Leonillo, however, who seemed to have an unfailing instinct for a Montfort, was willingly accepting the eager and delighted attentions of the little girl; though he preferred those of her father, and cowered down beneath his hand, with depressed ears and gently waving tail, as though there were something in the touch and voice that conferred what was as near bliss as the faithful creature could enjoy without his deity and master.

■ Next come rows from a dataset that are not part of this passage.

oak:
// arkanoid_audio
module arkanoid_audio
(
	input                clk_48m,
	input                reset,       
	input          [9:0] sound_raw,   
	input                pause,
	input                vol_boost,
	output signed [15:0] sound
);
==> flow/config.mk <==
export PLATFORM = sky130hd
export DESIGN_NAME = arkanoid_audio
export DESIGN_NICKNAME = arkanoid_audio
export VERILOG_FILES = /design/flow/design.v
export SDC_FILE = /design/flow/constraint.sdc
export NUM_CORES = 4
export LEC_CHECK = 0
export CAP_MARGIN = 20
export CORE_MARGIN = 2
export CORE_UTILIZATION = 67
export CTS_CLUSTER_DIAMETER = 146
export CTS_CLUSTER_SIZE = 98
export PLACE_DENSITY = 0.4
export SETUP_SLACK_MARGIN = -1.74
export SLEW_MARGIN = 20
==> flow/constraint.sdc <==
create_clock -name core_clock -period 20.0 [get_ports {clk_48m}]
set_input_delay 4.0000 -clock core_clock [delete_from_list [all_inputs] [get_ports {clk_48m}]]
set_output_delay 4.0000 -clock core_clock [all_outputs]
set_load 0.01 [all_outputs]
run.sh (not shown) runs the stock make flow with config.mk's settings and CLKGATE_MAP_FILE=.
Here is what was changed in the inputs of pine compared with oak.
Settings: an added CELL_PAD_IN_SITES_DETAIL_PLACEMENT of 2; an added HOLD_SLACK_MARGIN of 0.19; a deleted PLACE_DENSITY that had been 0.4; an added ABC_AREA of 1; a change of CORE_UTILIZATION from 67 to 40; a deleted SETUP_SLACK_MARGIN that had been -1.74; a deleted CTS_CLUSTER_SIZE that had been 98; a deleted CTS_CLUSTER_DIAMETER that had been 146.
==> comparison <==
Compared with oak, via count in pine increased by more than 10%. Area after synthesis deteriorates in pine relative to oak. A critical path's slowest cell of sky130_fd_sc_hd__fa_1 is what oak shows, while sky130_fd_sc_hd__dfxtp_1 belongs to pine. lpf.lpf6db.x0[8]$_SDFFE_PN0P_ as the beginning of the critical path was reported by oak, and lpf.lpf6db.x0[15]$_SDFFE_PN0P_ by pine. pine vs. oak: cell area +1300 sq um; unique cell type count in the Yosys netlist -30. Compared with oak, pine shows worst path setup slack after routing lower by 1.06 ns.
The inputs of birch differ from those of pine as listed below.
Settings: HOLD_SLACK_MARGIN removed (was 0.19); ABC_AREA removed (was 1); CELL_PAD_IN_SITES_DETAIL_PLACEMENT removed (was 2); the clock period (ns, I/O delays scaled along) changed from 20.0 to 10.3.
==> results <==
Compared with pine, in birch count of fill cells added during filler insertion went down, later-pin clock latency in the skew report went down, count of plain and timing-repair buffers in the layout went up, post-layout worst setup margin went down, wire length after detailed routing went down. The run showing the greater number of gates on the worst path with buffers counted is birch. birch against pine; summed area of non-filler cells in the final layout is down by a few percent. HPWL after detailed placement: lower on birch. Static power due to leakage was lower in the run labelled birch. Going from pine to birch, time the worst path needs with I/O delays and setup decreased 1.48 ns, cell total in the yosys stat output decreased 374.
Input-level comparison between maple and birch:
Settings: CORE_UTILIZATION changed from 40 to 71; SETUP_SLACK_MARGIN newly set to 2.61; CTS_CLUSTER_DIAMETER newly set to 29; the clock period (ns, I/O delays scaled along) changed from 10.3 to 9.3.
## What came out
- maple completed end to end; final checks failed (negative setup slack).
- Proportion of power drawn by the clock network was higher in birch than in maple.
- Going from birch to maple, routed length on met2 rose 12%; area enclosed by the die boundary went down; setup slack of the most critical reg-to-reg path now smaller.
- maple: combinational share of power 3.7 points above birch
- birch was smaller in final cell area than maple.
- Number of H-tree levels: birch vs maple, no meaningful difference
- Startpoint of the worst setup timing path: lpf.lpf6db.x0[11]$_SDFFE_PN0P_ -> maple, lpf.lpf6db.x0[8]$_SDFFE_PN0P_ -> birch
- Summary of the comparison: non-clock buffer count is higher in maple, relative to birch.
- Comparing birch and maple, setup slack is higher on birch.
- Of birch and maple, birch shows the higher required time at the endpoint of the critical path, with maple below it.
- The first-iteration DRC count of maple was inferior to that of birch.
## rgb2dvi
module rgb2dvi (
    input  wire        PixelClk,
    input  wire [23:0] vid_pData,
    input  wire        vid_pVDE,
    input  wire        vid_pHSync,
    input  wire        vid_pVSync,
    output wire [9:0]  pDataOutRaw0,    
    output wire [9:0]  pDataOutRaw1,    
    output wire [9:0]  pDataOutRaw2     
);
TMDS_Encoder DataEncoder0 (
    .PixelClk(PixelClk), .pDataOutRaw(pDataOutRaw0),
    .pDataOut(vid_pData[15:8]), .pC0(vid_pHSync), .pC1(vid_pVSync), .pVde(vid_pVDE));
TMDS_Encoder DataEncoder1 (
    .PixelClk(PixelClk), .pDataOutRaw(pDataOutRaw1),
    .pDataOut(vid_pData[7:0]), .pC0(1'b0), .pC1(1'b0), .pVde(vid_pVDE));
TMDS_Encoder DataEncoder2 (
    .PixelClk(PixelClk), .pDataOutRaw(pDataOutRaw2),
    .pDataOut(vid_pData[23:16]), .pC0(1'b0), .pC1(1'b0), .pVde(vid_pVDE));
endmodule
clock: 4.0 ns
lec_check: 0
cap_margin: 20
core_aspect_ratio: 0.5
core_margin: 2
core_utilization: 40
cts_cluster_diameter: 169
cts_cluster_size: 99
slew_margin: 20
tns_end_percent: 5
run.sh (not shown) runs the stock make flow with config.mk's settings and CLKGATE_MAP_FILE=.
Change:
Settings changed: CORE_UTILIZATION 40 to 59, CTS_CLUSTER_DIAMETER 169 to default, CTS_CLUSTER_SIZE 99 to default.
Outcome: The changed run passed the timing, design-rule and antenna checks; first-iteration DRC count came out lower by about 26%; hold slack barely changes; synthesized cell count is unchanged; count of clock-buffer cells in the layout came out higher by 1; setup slack gets worse by 34 ps; routed wire length came out lower by about 2.4%; register-to-register slack gets worse by 30 ps.
Change:
Settings changed: CORE_UTILIZATION 59 to 30, PLACE_DENSITY from default to 0.89, TNS_END_PERCENT 5 to default.
=> First-iteration DRC count climbs by 100%; flip-flop count stays the same; clock-buffer cell count goes up by 1; final cell count went up by 15%; setup slack is worse by 21 ps.
Change:
Settings changed: ABC_AREA from default to 1, CORE_ASPECT_RATIO 0.5 to default, CORE_UTILIZATION 30 to 40, HOLD_SLACK_MARGIN from default to 0.02, PLACE_DENSITY 0.89 to default.
=> The changed run finished with timing, DRC and antenna clean. Cell count rises by 11%. Routed wire length falls by 12%. Fmax rises by 1.8%. Synthesized area rises by 5.4%. Cell area rises by 1.6%.


run A:
The RTL this note starts from:
==> flow/design.v <==
module TMDS_Encoder (
    input  wire       PixelClk,
    output reg  [9:0] pDataOutRaw,    
    input  wire [7:0] pDataOut,       
    input  wire       pC0,
    input  wire       pC1,
    input  wire       pVde
);
localparam [9:0] kCtlTkn0 = 10'b1101010100;
localparam [9:0] kCtlTkn1 = 10'b0010101011;
localparam [9:0] kCtlTkn2 = 10'b0101010100;
localparam [9:0] kCtlTkn3 = 10'b1010101011;
function [3:0] sum_bits8;
    input [7:0] u;
    integer i;
    begin
        sum_bits8 = 4'd0;
        for (i = 0; i < 8; i = i + 1)
            sum_bits8 = sum_bits8 + {3'b000, u[i]};
    end
endfunction
reg  [7:0] pDataOut_1;
reg  [3:0] n1d_1;
reg        pC0_1, pC1_1, pVde_1;
reg  [8:0] q_m_2;
reg  [3:0] n1q_m_2, n0q_m_2;
reg        pC0_2, pC1_2, pVde_2;
reg  signed [4:0] cnt_t_3;
wire [8:0] q_m_xor_1, q_m_xnor_1, q_m_1;
wire [3:0] n1q_m_1;
always @(posedge PixelClk) begin
    pVde_1     <= pVde;
    n1d_1      <= sum_bits8(pDataOut);
    pDataOut_1 <= pDataOut;
    pC0_1      <= pC0;
    pC1_1      <= pC1;
end
assign q_m_xor_1[0]  = pDataOut_1[0];
assign q_m_xnor_1[0] = pDataOut_1[0];
genvar gi;
generate
    for (gi = 1; gi < 8; gi = gi + 1) begin : encode
        assign q_m_xor_1[gi]  = q_m_xor_1[gi-1] ^ pDataOut_1[gi];
        assign q_m_xnor_1[gi] = ~(q_m_xnor_1[gi-1] ^ pDataOut_1[gi]);
    end
endgenerate
assign q_m_xor_1[8]  = 1'b1;
assign q_m_xnor_1[8] = 1'b0;
assign q_m_1 = (n1d_1 > 4'd4 || (n1d_1 == 4'd4 && pDataOut_1[0] == 1'b0)) ?
               q_m_xnor_1 : q_m_xor_1;
assign n1q_m_1 = sum_bits8(q_m_1[7:0]);
always @(posedge PixelClk) begin
    n1q_m_2 <= n1q_m_1;
    n0q_m_2 <= 4'd8 - n1q_m_1;
    q_m_2   <= q_m_1;
    pC0_2   <= pC0_1;
    pC1_2   <= pC1_1;
    pVde_2  <= pVde_1;
end
wire cond_balanced_2     = (cnt_t_3 == 5'sd0) || (n1q_m_2 == 4'd4);
wire cond_not_balanced_2 = (cnt_t_3 > 5'sd0 && n1q_m_2 > 4'd4) ||
                           (cnt_t_3 < 5'sd0 && n1q_m_2 < 4'd4);
wire [9:0] control_token_2 = (!pC1_2 && !pC0_2) ? kCtlTkn0 :
                             (!pC1_2 &&  pC0_2) ? kCtlTkn1 :
                             ( pC1_2 && !pC0_2) ? kCtlTkn2 :
                                                  kCtlTkn3;
wire [9:0] q_out_2 =
    !pVde_2                            ? control_token_2 :
    (cond_balanced_2 && !q_m_2[8])     ? {~q_m_2[8], q_m_2[8], ~q_m_2[7:0]} :
    (cond_balanced_2 &&  q_m_2[8])     ? {~q_m_2[8], q_m_2[8],  q_m_2[7:0]} :
    cond_not_balanced_2                ? {1'b1,      q_m_2[8], ~q_m_2[7:0]} :
                                         {1'b0,      q_m_2[8],  q_m_2[7:0]};
wire signed [4:0] dc_bias_2 = $signed({1'b0, n0q_m_2}) - $signed({1'b0, n1q_m_2});
wire signed [4:0] cnt_t_2 =
    !pVde_2                        ? 5'sd0 :
    (cond_balanced_2 && !q_m_2[8]) ? cnt_t_3 + dc_bias_2 :
    (cond_balanced_2 &&  q_m_2[8]) ? cnt_t_3 - dc_bias_2 :
    cond_not_balanced_2            ? cnt_t_3 + $signed({3'b000,  q_m_2[8], 1'b0}) + dc_bias_2 :
                                     cnt_t_3 - $signed({3'b000, ~q_m_2[8], 1'b0}) - dc_bias_2;
always @(posedge PixelClk) begin
    cnt_t_3     <= cnt_t_2;
    pDataOutRaw <= q_out_2;    
end
endmodule
module rgb2dvi (
    input  wire        PixelClk,
    input  wire [23:0] vid_pData,
    input  wire        vid_pVDE,
    input  wire        vid_pHSync,
    input  wire        vid_pVSync,
    output wire [9:0]  pDataOutRaw0,    
    output wire [9:0]  pDataOutRaw1,    
    output wire [9:0]  pDataOutRaw2     
);
TMDS_Encoder DataEncoder0 (
    .PixelClk(PixelClk), .pDataOutRaw(pDataOutRaw0),
    .pDataOut(vid_pData[15:8]), .pC0(vid_pHSync), .pC1(vid_pVSync), .pVde(vid_pVDE));
TMDS_Encoder DataEncoder1 (
    .PixelClk(PixelClk), .pDataOutRaw(pDataOutRaw1),
    .pDataOut(vid_pData[7:0]), .pC0(1'b0), .pC1(1'b0), .pVde(vid_pVDE));
TMDS_Encoder DataEncoder2 (
    .PixelClk(PixelClk), .pDataOutRaw(pDataOutRaw2),
    .pDataOut(vid_pData[23:16]), .pC0(1'b0), .pC1(1'b0), .pVde(vid_pVDE));
endmodule
make LEC_CHECK=0 CAP_MARGIN=20 CORE_MARGIN=2 CORE_UTILIZATION=40 SLEW_MARGIN=20 finish   # period 3.8 ns
The flow did not stop early for run A: all stages ran, and the layout cleared the timing, design-rule and antenna checks.
What run B does differently from run A at the input level:
- ABC_AREA newly set to 1
- CORE_UTILIZATION changed from 40 to 68
- the clock period (ns, I/O delays scaled along) changed from 3.8 to 1.58
[summary]
Status(run B) = ERROR, stage = clock tree synthesis (4_1_cts). Synthesized cell count (higher): run B. Changes observed in run B relative to run A: vertical die size shrank by 21%; synthesized-area fraction occupied by and/or/nand/nor cells grew by 10 points; cell count in the Yosys report grew by about 26%. When run B is measured against run A, its placed standard-cell area turns out 0.0020 mm^2 higher. Run A has lower synthesized chip area reported by yosys than run B. In the metrics for run A and run B, the one carrying the lower worst setup timing slack at the placement stage is run B.
==> v39 <==
==> flow/design.v <==
module APB_Slave#( parameter DWIDTH = 32, AWIDTH = 5)            
(   input                                      PCLK,             
    input                                   PRESETn,             
    input                                     PSELx,             
    input                                   PENABLE,             
    input                        [AWIDTH-1:0] PADDR,             
    input                                    PWRITE,             
    input                       [DWIDTH-1:0] PWDATA,             
    output reg                  [DWIDTH-1:0] PRDATA,             
    output                                   PREADY,             
    output                                   PSLVERR             
);  
    localparam                  [2:0] IDLE   = 3'b000;           
    localparam                  [2:0] READY  = 3'b001;           
    localparam                  [2:0] READ   = 3'b010;           
    localparam                  [2:0] WRITE  = 3'b011;           
    localparam                  [2:0] ERROR  = 3'b100;           
    reg                           [2:0] current_state;           
    reg                           [2:0]    next_state;           
    reg           [DWIDTH-1:0] mem_arr[2**AWIDTH-1:0];           
    wire          [AWIDTH-1:0]           base_address;           
    wire                                   PADDR_VALID;          
always @(posedge PCLK,negedge PRESETn)
    if(!PRESETn)
        current_state <= IDLE;  
    else
        current_state <= next_state;  
always @(*)
begin
    case(current_state)  
        IDLE : 
                next_state <= PSELx? READY:IDLE;  
        READY: 
                next_state <= !PSELx?                IDLE   
                            : !PADDR_VALID?         ERROR  
                            : !PENABLE?             READY  
                            : !PWRITE?              READ
                            :                       WRITE; 
        WRITE: 
                next_state <= !PSELx?                IDLE   
                            : !PENABLE?             READY  
                            :                       WRITE; 
        READ : 
                next_state <= !PSELx?                IDLE   
                            : !PENABLE?             READY  
                            :                       READ;  
        ERROR: 
                next_state <= PSELx&!PADDR_VALID?   ERROR  
                            : PSELx?                READY  
                            :                       IDLE;  
        default:
                next_state <= IDLE;
    endcase
end
always @(posedge PCLK)
begin
    if(current_state==READY && PSELx && PENABLE && PWRITE)
        mem_arr[PADDR] <= PWDATA;
end
always @(*)
begin
    if(current_state==READY && PSELx && PENABLE && !PWRITE)
        PRDATA = mem_arr[PADDR];
    else
        PRDATA = {DWIDTH{1'b0}};
end
    assign base_address[AWIDTH-1:0] = 'b0;
    assign PADDR_VALID = (PADDR>base_address) || (PADDR<(2**AWIDTH-1+base_address));
    assign PREADY= (current_state==READY);
    assign PSLVERR= (current_state==ERROR);
endmodule
## oak
Design processor, start of the top module:
module processor
(
	output reg w_en,
	output reg done,
	output reg [7:0] addr,
	output reg [31:0] data_out,
	input clk,
	input rst_n,
	input start,
	input [31:0] data_in
);
For scale: roughly 1300 cells after synthesis, roughly 77 I/O pins.
make LEC_CHECK=0 CAP_MARGIN=20 CORE_MARGIN=2 CORE_UTILIZATION=54 CTS_CLUSTER_DIAMETER=211 CTS_CLUSTER_SIZE=98 GPL_ROUTABILITY_DRIVEN=0 GPL_TIMING_DRIVEN=1 PLACE_DENSITY_LB_ADDON=0.29 SETUP_SLACK_MARGIN=1.96 SLEW_MARGIN=20 finish   # period 7.21 ns
run.sh (not shown) runs the stock make flow with config.mk's settings and CLKGATE_MAP_FILE=.
oak reached the end of the flow, and the finished layout is clean on the timing, design-rule and antenna checks.
diff inputs: oak => pine
- swapping 54 for 70 in CORE_UTILIZATION
- swapping 0.29 for 0.1 in PLACE_DENSITY_LB_ADDON
- putting ABC_AREA at 1 where nothing was set
- swapping 211 for 102 in CTS_CLUSTER_DIAMETER
- clearing CTS_CLUSTER_SIZE, which used to be 98
- clearing SETUP_SLACK_MARGIN, which used to be 1.96
- putting MAX_ROUTING_LAYER at met4 where nothing was set
- swapping 7.21 for 4.86 in the clock period (ns, I/O delays scaled along)
==> results <==
Taking oak as the reference, in pine synthesized-area fraction occupied by adder cells shrank by 3.0 points, cell resize tally after clock tree synthesis down 11, post-synthesis instance area climbed 910 µm². pine: die area is 0.0037 mm² lower than what oak reported. The total core area in pine was lower than what oak gave. Comparing pine and oak, gate count after technology mapping is higher on pine. Run status, pine: aborted in 5_2_route, error DRT-0255. Horizontal die dimension (pine / oak): 0.914.
The inputs of birch differ from those of pine as listed below.
- changing PLACE_DENSITY_LB_ADDON from 0.1 to 0.29
- removing ABC_AREA (formerly 1)
- removing MAX_ROUTING_LAYER (formerly met4)
- changing CORE_UTILIZATION from 70 to 54
- changing the clock period (ns, I/O delays scaled along) from 4.86 to 7.21
Summary of pine and birch: one run falls short of a clean finish, namely pine. birch: number of antenna violations at the first check in global routing is 1 lower than what pine reported. From pine to birch the numbers moved as follows: post-placement setup slack now sits higher; post-synthesis xor/xnor area fraction now larger; all-layer global routing usage dropped 12 points.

Meantime, the Grand Prior discreetly removed his joint-stool out of hearing of the two cousins, and called the little maid to rehearse to him the Credo and Ave, with their English equivalents-a task that pretty Bessee highly disapproved after the fortnight's dissipation, and would hardly have performed for one less beloved of children than Father Robert.
The good Grand Prior knew that the King would have much to say that would beseem no ear save his kinsman's; and in effect Edward told what none besides would ever hear respecting the true author of the attempts on his own life.
"Spiteful fox. Such Simon ever was!" was the beggar's muttered comment. "Well that he knows not of my poor child! So, cousin, thou hast kept his counsel," he added in a different tone. "I thank thee in the name of Montfort and Leicester. It was well and nobly done."
And Henry de Montfort held out his hand with the dignity of head of the family whose honour Edward had shielded.
"It was for thy father's sake and Richard's," said Edward, receiving the acknowledgment as it was meant.